2017 Annual Meeting of the Far West Section
Friday–Saturday, November 3–4, 2017;
Merced, California
Session A1: Friday Plenary
10:30 AM–12:00 PM,
Friday, November 3, 2017
COB2
Room: 130
Chair: Hendrik Ohldag, SLAC National Accelerator Laboratory
Abstract: A1.00001 : Our Galactic Center: A Unique Laboratory for the Physics & Astrophysics of Black Hole
10:30 AM–11:15 AM
Preview Abstract
Abstract
Author:
Andrea Ghez
(UC Los Angeles)
The proximity of our Galaxy's center presents a unique opportunity to study a galactic nucleus with orders of magnitude higher spatial resolution than can be brought to bear on any other galaxy. After more than a decade of diffraction-limited imaging on large ground-based telescopes, the case for a supermassive black hole at the Galactic center has gone from a possibility to a certainty, thanks to measurements of individual stellar orbits. The rapidity with which these stars move on small-scale orbits indicates a source of tremendous gravity and provides the best evidence that supermassive black holes, which confront and challenge our knowledge of fundamental physics, do exist in the Universe. This work was made possible through the use of speckle imaging techniques, which corrects for the blurring effects of the earth's atmosphere in post-processing and allowed the first diffraction-limited images to be produced with these large ground-based telescopes.

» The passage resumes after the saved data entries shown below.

--- config.mk ---
export PLATFORM = sky130hd
export DESIGN_NAME = header_length_crc8_frame_parser_top_flat
export DESIGN_NICKNAME = d
export VERILOG_FILES = /design/src/design/hlcfp_pkg.sv /design/src/design/hlcfp_channels_if.sv /design/src/design/hlcfp_in_stage.sv /design/src/design/hlcfp_core.sv /design/src/design/hlcfp_out_stage.sv /design/src/design/header_length_crc8_frame_parser_top.sv /design/src/flat_wrapper.sv
export VERILOG_INCLUDE_DIRS = /design/src /design/src/design
export SDC_FILE = /design/constraint.sdc
export NUM_CORES = 1
export LEC_CHECK = 0
export ABC_AREA = 0
export BUFFER_PORTS_ARGS = -buffer_cell sky130_fd_sc_hd__buf_4
export CAP_MARGIN = 20
export CORE_MARGIN = 2
export CORE_UTILIZATION = 60
export CTS_CLUSTER_SIZE = 8
export DETAILED_ROUTE_END_ITERATION = 8
export HOLD_SLACK_MARGIN = 0.05
export PLACE_DENSITY = 0.83
export RECOVER_POWER = 50
export SLEW_MARGIN = 40
export SYNTH_ARGS = -nofsm -noshare
export SYNTH_HDL_FRONTEND = slang
export SYNTH_SLANG_ARGS = --single-unit
--- constraint.sdc ---
create_clock -name clock -period 4.5 [get_ports clock]
set_clock_uncertainty 0.2 [all_clocks]
set_input_delay 0.9 -clock clock [delete_from_list [all_inputs] [get_ports clock]]
set_output_delay 0.9 -clock clock [all_outputs]
set_load 0.01 [all_outputs]
--- src/design/header_length_crc8_frame_parser_top_assert.svh ---
// Assertion macros used by the frame parser core
`ifndef HEADER_LENGTH_CRC8_FRAME_PARSER_TOP_ASSERT_SVH
`define HEADER_LENGTH_CRC8_FRAME_PARSER_TOP_ASSERT_SVH

// property must hold at every clock edge outside reset
`define HLCFP_ASSERT(label, prop, msg) \
   label: assert property (@(posedge clock) disable iff (reset) (prop)) else $error(msg);

// condition must never be seen outside reset
`define HLCFP_NEVER(label, cond, msg) \
   label: assert property (@(posedge clock) disable iff (reset) !(cond)) else $error(msg);

`endif

--- src/design/hlcfp_pkg.sv ---
// Package: constants, result type and CRC-8 step function for the frame parser
package hlcfp_pkg;

   localparam int HEADER_LEN = 2;
   localparam int POS_W      = 9;
   localparam int BYTE_W     = 8;

   localparam logic [BYTE_W-1:0] CRC_POLY  = 8'h07;
   localparam logic [BYTE_W-1:0] CRC_TOP   = 8'h80;
   localparam logic [BYTE_W-1:0] END_BASE  = BYTE_W'(HEADER_LEN + 1);
   localparam logic [POS_W-1:0]  POS_HDR   = POS_W'(HEADER_LEN);
   localparam logic [POS_W-1:0]  POS_LIMIT = POS_W'(256);

   typedef struct packed {
      logic              payload_strobe;
      logic [BYTE_W-1:0] payload_byte;
      logic              frame_done;
      logic              crc_match;
      logic [BYTE_W-1:0] frame_length;
   } rsp_type;

   function automatic logic [BYTE_W-1:0] crc8_byte(input logic [BYTE_W-1:0] crc,
                                                   input logic [BYTE_W-1:0] data);
      logic [BYTE_W-1:0] v;
      v = crc ^ data;
      for (int k = 0; k < BYTE_W; k++) begin
         if ((v & CRC_TOP) != '0) begin
            v = (v << 1) ^ CRC_POLY;
         end else begin
            v = v << 1;
         end
      end
      return v;
   endfunction

endpackage

--- src/design/hlcfp_channels_if.sv ---
// Valid/ready channel interfaces for the byte input and the result output
interface hlcfp_req_if;
   logic                         valid;
   logic                         ready;
   logic [hlcfp_pkg::BYTE_W-1:0] data_byte;

   modport source (output valid, output data_byte, input ready);
   modport sink   (input valid, input data_byte, output ready);
endinterface

interface hlcfp_rsp_if;
   logic                         valid;
   logic                         ready;
   logic                         payload_strobe;
   logic [hlcfp_pkg::BYTE_W-1:0] payload_byte;
   logic                         frame_done;
   logic                         crc_match;
   logic [hlcfp_pkg::BYTE_W-1:0] frame_length;

   modport source (output valid, output payload_strobe, output payload_byte,
                   output frame_done, output crc_match, output frame_length,
                   input ready);
   modport sink   (input valid, input payload_strobe, input payload_byte,
                   input frame_done, input crc_match, input frame_length,
                   output ready);
endinterface
File: src/design/pcm_pkg.sv
package pcm_pkg;

    localparam int MAX_GENES_DEF   = 8;
    localparam int MAX_SAMPLES_DEF = 256;
    localparam logic signed [15:0] CORR_ONE = 16'sd16384;

    typedef enum logic [1:0] {
        OP_LOAD_STATS = 2'd0,
        OP_LOAD_EXPR  = 2'd1,
        OP_COMPUTE    = 2'd2,
        OP_UNUSED     = 2'd3
    } op_t;

    typedef enum logic [2:0] {
        ST_IDLE,
        ST_START,
        ST_ACC,
        ST_SQRT,
        ST_DIV,
        ST_EMIT
    } state_t;

    typedef struct packed {
        logic [1:0]         operation;
        logic [2:0]         gene_slot;
        logic [7:0]         sample_index;
        logic signed [15:0] expression_value;
        logic signed [15:0] gene_mean;
        logic [31:0]        gene_variance;
    } in_item_t;

    typedef struct packed {
        logic [2:0]         row;
        logic [2:0]         column;
        logic signed [15:0] correlation;
        logic [4:0]         pairs_compared;
        logic               last;
    } out_item_t;

    // controller to datapath
    typedef struct packed {
        logic start_entry;   // latch stats, clear accumulator
        logic acc_step;      // one sample product
        logic sqrt_start;
        logic sqrt_step;
        logic div_start;
        logic div_step;
    } dp_cmd_t;

    // datapath to controller
    typedef struct packed {
        logic sqrt_done;
        logic div_done;
    } dp_stat_t;

endpackage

Further progress in high-angular resolution imaging techniques on large, ground- based telescopes has resulted the more sophisticated technology of adaptive optics, which corrects for these effects in real time. This has increased the power of imaging by an order of magnitude and permitted spectroscopic study at high resolution on these telescopes for the first time. With adaptive optics, high resolution studies of the Galactic center have shown that what happens near a supermassive back hole is quite different than what theoretical models have predicted, which changes many of our notions on how galaxies form and evolve over time. By continuing to push on the cutting-edge of high-resolution technology, we will be able to capture the orbital motions of stars with sufficient precision to test Einstein’s General theory of Relativity as well as theories of galaxy formation and evolution - all in regimes that have never been probed before.